On top of that, the cash flows for the defense contractors have improved and all four in this group has boosted their dividend in each of the last four years.  Many people do not know that when the historical return of stocks of 9% is talked about – half that return is due to dividends.  Thus, focusing on stocks that pay dividends greater than the market as whole is a good way to find stocks that should have some solid future return potential.  Plus, if a stock price declines, the dividend yield rises and entices people to buy the stock.  As a result, strong cash flows and dividends should cushion defense contractor stocks in a bear market.  Those higher cash flows also allow EPS growth to occur via repurchasing shares as well as boosting the dividend.  Thus, when the market is stronger, these are companies that still post good EPS gains to help the stock prices. 

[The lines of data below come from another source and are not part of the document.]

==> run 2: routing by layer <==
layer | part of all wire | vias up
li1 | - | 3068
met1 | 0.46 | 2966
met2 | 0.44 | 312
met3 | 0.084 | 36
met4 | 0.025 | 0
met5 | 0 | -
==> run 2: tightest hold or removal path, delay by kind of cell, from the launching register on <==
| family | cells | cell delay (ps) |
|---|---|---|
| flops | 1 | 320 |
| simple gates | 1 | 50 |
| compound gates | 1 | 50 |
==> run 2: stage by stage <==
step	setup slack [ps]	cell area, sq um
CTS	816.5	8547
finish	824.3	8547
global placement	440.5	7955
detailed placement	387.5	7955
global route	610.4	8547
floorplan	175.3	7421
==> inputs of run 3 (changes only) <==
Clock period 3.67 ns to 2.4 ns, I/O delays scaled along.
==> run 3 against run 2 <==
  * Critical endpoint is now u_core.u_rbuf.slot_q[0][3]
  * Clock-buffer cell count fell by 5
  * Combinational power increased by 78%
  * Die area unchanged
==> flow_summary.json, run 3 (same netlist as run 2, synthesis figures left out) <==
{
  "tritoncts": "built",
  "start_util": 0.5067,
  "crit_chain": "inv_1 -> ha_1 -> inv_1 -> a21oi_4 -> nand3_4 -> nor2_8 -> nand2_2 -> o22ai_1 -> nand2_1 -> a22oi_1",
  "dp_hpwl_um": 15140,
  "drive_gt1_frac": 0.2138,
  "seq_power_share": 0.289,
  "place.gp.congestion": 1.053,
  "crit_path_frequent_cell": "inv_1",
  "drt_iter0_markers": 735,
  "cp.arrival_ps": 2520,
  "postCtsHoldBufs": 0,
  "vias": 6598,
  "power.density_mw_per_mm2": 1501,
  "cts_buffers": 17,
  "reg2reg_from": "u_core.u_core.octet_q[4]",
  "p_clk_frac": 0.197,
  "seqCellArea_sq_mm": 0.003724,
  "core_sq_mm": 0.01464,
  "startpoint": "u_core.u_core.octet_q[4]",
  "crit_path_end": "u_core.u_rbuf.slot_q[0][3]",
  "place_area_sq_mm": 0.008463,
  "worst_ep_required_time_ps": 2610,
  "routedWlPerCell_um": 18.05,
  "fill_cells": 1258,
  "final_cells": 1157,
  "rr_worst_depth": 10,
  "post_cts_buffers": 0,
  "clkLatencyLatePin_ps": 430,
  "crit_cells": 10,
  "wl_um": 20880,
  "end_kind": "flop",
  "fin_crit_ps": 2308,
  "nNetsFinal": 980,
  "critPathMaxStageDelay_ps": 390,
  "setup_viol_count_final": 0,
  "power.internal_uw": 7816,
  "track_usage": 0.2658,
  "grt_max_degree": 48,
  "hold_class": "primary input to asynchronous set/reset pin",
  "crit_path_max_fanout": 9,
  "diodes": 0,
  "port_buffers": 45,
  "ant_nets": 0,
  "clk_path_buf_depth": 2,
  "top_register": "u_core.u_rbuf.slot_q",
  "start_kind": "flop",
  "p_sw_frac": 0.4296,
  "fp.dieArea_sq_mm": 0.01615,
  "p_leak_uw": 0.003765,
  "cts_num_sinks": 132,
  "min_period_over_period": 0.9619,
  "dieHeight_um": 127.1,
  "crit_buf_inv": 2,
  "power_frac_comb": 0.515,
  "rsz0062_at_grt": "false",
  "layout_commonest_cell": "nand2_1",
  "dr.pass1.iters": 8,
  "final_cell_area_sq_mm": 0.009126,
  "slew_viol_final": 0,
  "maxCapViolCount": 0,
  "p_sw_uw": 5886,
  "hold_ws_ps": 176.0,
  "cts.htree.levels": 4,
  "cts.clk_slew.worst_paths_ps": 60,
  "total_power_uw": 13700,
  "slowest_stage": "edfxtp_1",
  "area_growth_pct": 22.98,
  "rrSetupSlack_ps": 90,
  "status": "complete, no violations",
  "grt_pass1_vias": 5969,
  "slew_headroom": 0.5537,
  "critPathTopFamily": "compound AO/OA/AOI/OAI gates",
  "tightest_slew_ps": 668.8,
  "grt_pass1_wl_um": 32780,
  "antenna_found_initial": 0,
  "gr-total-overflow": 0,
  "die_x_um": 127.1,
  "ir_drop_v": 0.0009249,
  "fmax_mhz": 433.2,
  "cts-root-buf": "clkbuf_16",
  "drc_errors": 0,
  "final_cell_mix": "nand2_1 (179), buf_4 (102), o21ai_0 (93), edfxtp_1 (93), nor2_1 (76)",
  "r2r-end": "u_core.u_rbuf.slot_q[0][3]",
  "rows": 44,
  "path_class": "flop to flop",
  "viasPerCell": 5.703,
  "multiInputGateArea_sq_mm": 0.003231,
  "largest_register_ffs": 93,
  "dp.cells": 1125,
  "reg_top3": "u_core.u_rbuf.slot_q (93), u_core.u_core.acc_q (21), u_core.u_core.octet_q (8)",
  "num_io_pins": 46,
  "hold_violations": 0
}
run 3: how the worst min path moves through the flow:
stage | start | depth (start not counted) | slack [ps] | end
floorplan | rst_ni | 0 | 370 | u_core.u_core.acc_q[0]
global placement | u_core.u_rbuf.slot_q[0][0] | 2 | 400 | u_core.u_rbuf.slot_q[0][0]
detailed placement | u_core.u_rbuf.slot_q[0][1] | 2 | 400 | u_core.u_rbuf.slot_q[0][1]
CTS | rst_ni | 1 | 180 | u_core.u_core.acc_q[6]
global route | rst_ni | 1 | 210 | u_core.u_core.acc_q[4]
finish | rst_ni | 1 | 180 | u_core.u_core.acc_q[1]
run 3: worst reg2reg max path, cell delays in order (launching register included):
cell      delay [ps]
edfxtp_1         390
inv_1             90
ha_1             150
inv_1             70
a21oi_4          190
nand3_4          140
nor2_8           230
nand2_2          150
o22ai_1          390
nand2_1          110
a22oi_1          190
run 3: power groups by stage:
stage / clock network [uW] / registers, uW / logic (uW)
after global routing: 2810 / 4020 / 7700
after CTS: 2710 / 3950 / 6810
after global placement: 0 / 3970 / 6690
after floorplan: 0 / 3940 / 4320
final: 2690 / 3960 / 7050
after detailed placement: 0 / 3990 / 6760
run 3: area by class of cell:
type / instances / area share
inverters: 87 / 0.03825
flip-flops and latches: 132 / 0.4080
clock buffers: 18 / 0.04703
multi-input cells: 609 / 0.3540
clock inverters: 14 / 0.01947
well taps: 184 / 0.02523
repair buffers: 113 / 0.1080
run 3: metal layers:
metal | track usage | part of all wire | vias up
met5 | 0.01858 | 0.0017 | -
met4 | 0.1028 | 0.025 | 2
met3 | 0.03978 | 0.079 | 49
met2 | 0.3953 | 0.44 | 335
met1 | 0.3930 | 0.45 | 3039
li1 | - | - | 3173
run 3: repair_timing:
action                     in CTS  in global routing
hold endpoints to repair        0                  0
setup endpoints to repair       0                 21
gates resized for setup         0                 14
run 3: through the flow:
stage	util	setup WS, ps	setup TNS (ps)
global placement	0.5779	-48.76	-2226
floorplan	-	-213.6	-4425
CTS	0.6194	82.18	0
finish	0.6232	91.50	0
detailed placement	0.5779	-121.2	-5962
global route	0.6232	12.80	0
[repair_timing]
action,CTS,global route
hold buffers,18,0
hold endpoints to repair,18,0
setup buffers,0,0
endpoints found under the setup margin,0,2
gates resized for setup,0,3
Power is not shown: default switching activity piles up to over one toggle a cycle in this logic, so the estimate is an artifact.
===== src/rtl/core/ztt_ram.sv =====
module ztt_ram #(
  parameter int Width = 8,
  parameter int Depth = 16
) (
  input  logic                     clk_i,
  input  logic                     we_i,
  input  logic [$clog2(Depth)-1:0] waddr_i,
  input  logic [Width-1:0]         wdata_i,
  input  logic                     re_i,
  input  logic [$clog2(Depth)-1:0] raddr_i,
  output logic [Width-1:0]         rdata_o
);

  logic [Width-1:0] mem_q [Depth];
  logic [Width-1:0] rdata_q;

  always_ff @(posedge clk_i) begin
    if (we_i) begin
      mem_q[waddr_i] <= wdata_i;
    end
    if (re_i) begin
      rdata_q <= mem_q[raddr_i];
    end
  end

  assign rdata_o = rdata_q;

endmodule


===== config.mk =====
export PLATFORM = sky130hd
export DESIGN_NAME = ztt_ram
export DESIGN_NICKNAME = d
export VERILOG_FILES = /design/src/rtl/core/ztt_ram.sv
export SDC_FILE = /design/constraint.sdc
export NUM_CORES = 1
export LEC_CHECK = 0
export BUFFER_PORTS_ARGS = -buffer_cell sky130_fd_sc_hd__buf_2
export CORE_ASPECT_RATIO = 2
export CORE_MARGIN = 3
export CORE_UTILIZATION = 40
export CTS_CLUSTER_DIAMETER = 200
export DETAILED_ROUTE_END_ITERATION = 16
export PLACE_DENSITY = 0.54
export SYNTH_ARGS = -nofsm -noshare
export SYNTH_HDL_FRONTEND = slang
export SYNTH_SLANG_ARGS = --single-unit

===== constraint.sdc =====
create_clock -name clk_i -period 3.1 [get_ports clk_i]
set_input_delay 0.155 -clock clk_i [delete_from_list [all_inputs] [get_ports clk_i]]
set_output_delay 0.155 -clock clk_i [all_outputs]
set_load 0.05 [all_outputs]

# Yosys cells after proc, flatten, opt, wreduce, memory -nomap -nowiden
# Memory sizes are Yosys's and may differ from the RTL's. A register that Yosys moved wholly into a read port is not among the register bits.
# Index checks and enable logic that the tools add are counted.
# op_classes
n_mux,2
# ops
operator,n
1-bit two-way mux,2
# totals
regBits,0
ram_bits,128
in_bits,19
out_inout_bits,8
memories,1
# memory_table
name,depth,width,rd,rd_ports_with_merged_regs,write_ports,line_no,source
mem_q,16,8,1,1,1,14,logic [Width-1:0] mem_q [Depth];

# Longest topological paths before layout
# depth
depth_word,2
depth_mapped,5

# Least setup slack after synthesis
# OpenSTA, ideal clock, no wires.
# synth_timing
path_kind,input to register
startpoint,input port waddr_i[2]
endpoint,"memory mem_q[0][0], enable pin"
setup_ns,0.383
arrival_time_ns,1.265
t_required_ns,2.717
path_slack_ns,1.452
cell_stages,2
path_buffers,0
path_cell_list,or3b_2 > nor3_1
# synth_rtl
item,line_no,source
from (decl),7,"input logic [$clog2(Depth)-1:0] waddr_i,"
to (decl),14,
# Straight into the memory's write port.

==> results.py <==
metrics = {
    "sta": {
        "timing.setup.tns_ns": 0,
        "rsz0062_at_grt": "no",
        "holdWs_ns": 0.116,
        "tightestPinTransition_ns": 1.03,
        "maxSlewHeadroom_pct": 31.4,
        "fmax_ghz": 0.625,
        "setup_viol": 0,
        "drv_slew": 0,
        "skew_ns": 0.00714,
        "finalCritPeriodShare_pct": 51.6,
        "hold_viol_final": 0,
        "fin_crit_ns": 1.60,
    },
    "drt": {
        "first_pass_iters": 4,
        "drt_iter0_drc": 108,
        "vias_per_cell": 5.49,
        "wl_um": 10100,
        "drcViolationCount": 0,
        "vias": 2372,
        "detail-route-antenna-nets": 0,
        "avgRoutedWirePerCell_um": 23.4,
    },
    "synthesis": {
        "syn_inst": 229,
        "ys_warn_count": 0,
        "avgSynthCellArea_um2": 22.8,
        "synthDistinctLibCells": 18,
        "synth_area_mm2": 0.00523,
        "ys_ff_latch": 136,
        "syn_nets": 248,
        "seq_area_frac_synth_pct": 78.1,
    },
    "setup_path": {
        "cp-start-kind": "input pin",
        "cp_slowest_cell": "mux4_1",
        "worst-path-max-fanout": 17,
        "worstPathArrival_ns": 1.76,
        "crit_type": "input pin to flop",
        "required_ns": 3.26,
        "cp_slowest_stage_delay_ns": 0.57,
        "crit_chain": "buf_2 > buf_12 > mux4_1 > a22oi_1 > nand2_1",
        "end_kind": "flop",
    },
    "cts": {
        "path_clk_slew_ns": 0.06,
        "worstSkewPairLatency_ns": 0.41,
        "cts_hold_buffers": 0,
        "cts_resized": 0,
        "clock_path_buffers": 2,
        "tritoncts": "done",
        "numCtsBuffers": 17,
        "root_buffer": "clkbuf_16",
        "cts-htree-levels": 4,
        "post_cts_buffers": 0,
        "clock-sinks": 136,
    },
    "pwr": {
        "leakage_nw": 2.03,
        "ir_worst_vdd_v": 0.000391,
        "p_seq_share_pct": 48.2,
        "p_int_mw": 3.41,
        "netSwitchingPower_uw": 900,
        "power_density_mw_per_mm2": 706,
        "power_frac_comb_pct": 4.9,
        "clockPowerShare_pct": 46.9,
        "switching_share_pct": 20.9,
    },
    "placed_design": {
        "dp_hpwl_um": 6940,
        "place.gp.congestion": 0.740,
        "placed_area_mm2": 0.00551,
        "numPortBuffers": 26,
    },
    "grt": {
        "grt_max_degree": 33,
        "grt_pass1_wl_um": 15800,
        "grt_antenna_before_repair": 0,
        "grt_usage_pct": 15.4,
        "grt-ovfl-total": 0,
        "grt_pass1_vias": 2646,
    },
    "final_layout": {
        "drive_above_1_share_pct": 28.7,
        "stdcell_area_mm2": 0.00611,
        "n_antenna_cell": 0,
        "fin_util_pct": 48.1,
        "syn_to_final_growth_pct": 16.9,
        "ff_latch_area_mm2": 0.00408,
        "multiInputGateArea_mm2": 0.00106,
        "fillers": 1020,
        "nNetsFinal": 288,
    },
    "floorplanning": {
        "pin_count": 27,
        "core_area_mm2": 0.0127,
        "die_h_um": 168,
        "start_util_pct": 41.2,
        "die_x_um": 86.8,
        "die_area_mm2": 0.0146,
        "rows": 58,
    },
    "status": {
        "status": "finished, final reports clean",
    },
    "run": {
        "maxCapViolations": 0,
    },
    "min_path": {
        "hold_class": "input pin to flop",
    },
}
-- routing by layer --
| metal | up-vias | wire (µm) | track usage (%) |
|---|---|---|---|
| met3 | 15 | 444 | 4.09 |
| met1 | 1222 | 3630 | 17.2 |
| li1 | 1062 | - | - |
| met2 | 73 | 5830 | 26.8 |
| met4 | 0 | 198 | 6.72 |
| met5 | - | 0 | 0 |
-- through the flow --
| stage | power [mW] | cells | setup slack (ns) |
|---|---|---|---|
| after floorplan | 2.25 | 229 | 1.45 |
| after global placement | 2.33 | 400 | 1.03 |
| after detailed placement | 2.33 | 400 | 1.02 |
| after CTS | 4.35 | 432 | 1.46 |
| after global routing | 4.44 | 432 | 1.35 |
| final | 4.31 | 432 | 1.50 |
-- logic make-up after synthesis --
family / share of synthesized area, %
muxes: 14.8
AOI/OAI and AO/OA: 2.30
DFF: 78.1
buffers and inverters: 1.65
and+or+nand+nor: 3.14
-- power by group through the flow --
stage	combinational (mW)	clock (mW)	sequential [mW]
after floorplan	0.105	0	2.15
after global placement	0.212	0	2.12
after detailed placement	0.214	0	2.12
after CTS	0.215	2.05	2.08
after global routing	0.228	2.13	2.09
final	0.209	2.02	2.08
-- layout make-up --
class,instances,area share (%)
repair buffers,31,2.95
multi-input cells,83,17.3
clock inverters,15,2.91
clock buffers,17,6.96
well taps,150,3.07
flip-flops and latches,136,66.8
-- flip-flops by register name, indices dropped and copies added, names as in the netlist --
signal and cells:
mem_q 128, rdata_o 8
-- worst max-delay path: cells and delay by family --
kind	cells	cell delay, ns
AND/OR/NAND/NOR	1	0.07
buffers and inverters	2	0.72
multiplexers	1	0.57
AO/OA/AOI/OAI	1	0.23
-- synthesized netlist by cell type, drive strengths merged --
cell type      number  share of area (%)
buf                 7                1.1
nand2               9               0.65
mux4               32                 15
nand2b              2               0.24
and2                1               0.12
nor3                4               0.38
clkdlybuf4s25       3               0.57
edfxtp            136                 78
or3b                1               0.17
nor2b               1               0.12
nand3               1              0.096
and2b               1               0.14
nand3b              2               0.29
nor2               13               0.93
a22oi              16                2.3
-- cell usage in the layout, fill, tap and decap left out --
| cell | synthesis | layout |
|---|---|---|
| and2b_1 | 1 | 1 |
| clkinv_1 | 0 | 1 |
| inv_6 | 0 | 2 |
| buf_2 | 3 | 26 |
| buf_4 | 1 | 4 |
| mux4_2 | 18 | 18 |
| and2_1 | 1 | 1 |
| nand2_1 | 9 | 9 |
| nand3b_1 | 2 | 2 |
| mux4_1 | 14 | 14 |
| clkinv_2 | 0 | 3 |
| clkinvlp_4 | 0 | 1 |
| nand3_1 | 1 | 1 |
| clkinv_4 | 0 | 5 |
| buf_12 | 0 | 1 |
| edfxtp_1 | 136 | 136 |
| or3b_2 | 1 | 1 |
| a22oi_1 | 16 | 16 |
| bufinv_16 | 0 | 3 |
| nor3_1 | 4 | 4 |
| nand2b_1 | 2 | 2 |
| nor2_1 | 13 | 13 |
| clkbuf_16 | 0 | 17 |
| nor2b_1 | 1 | 1 |
-- path summary, 6_finish.rpt --
path | to | slack [ns] | cells after the start | startpoint
worst max-delay path | rdata_o[5] | 1.50 | 5 | raddr_i[0]
worst min-delay path | rdata_o[0] | 0.12 | 1 | re_i
worst max register to register | rdata_o[0] | 1.58 | 3 | mem_q[1][0]
worst min register to register | rdata_o[7] | 0.75 | 3 | mem_q[14][7]
(Power assumes the default switching activity.)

Finally, the defense contractors trade at lower valuations than the market as whole.  This also provides more downside cushion and creates potential upside if the valuation multiples expand.  And these four companies are not just a hair cheaper than the market:

Table 6. – Financial Data

Index/Firm P/E ratio Dividend Yield Price/Book
S&P 500 18.4 2.00% 2.5x
Lockheed 9.7 3.40%  2.4x *
General Dynamics 9.2 2.60% 1.8x
Northrop 8.4 3.20% 1.3x
Raytheon 10.1 3.20% 1.7x

* Lockheed made an adjustment to book value of $19 per share in 2008 related to a pension issue. Price to book is 7.1x if this event is not adjusted.

Launched in 2002, The Vice Fund ( focuses on four industry groups-Alcohol, tobacco, gaming and defense. The managers believe that companies in these sectors have the potential to generate above average dividends and cash flow, which may increase the odds of generating total returns greater than the market averages. Many of the Vice related companies have been reporting higher earnings and strong cash flows despite the current economic problems. 

Concluding Comment

 Continuing recession or not, defense firms will continue to make money.

I am not an investment adviser and nothing I say should be taken as a recommendation to buy or sell an asset.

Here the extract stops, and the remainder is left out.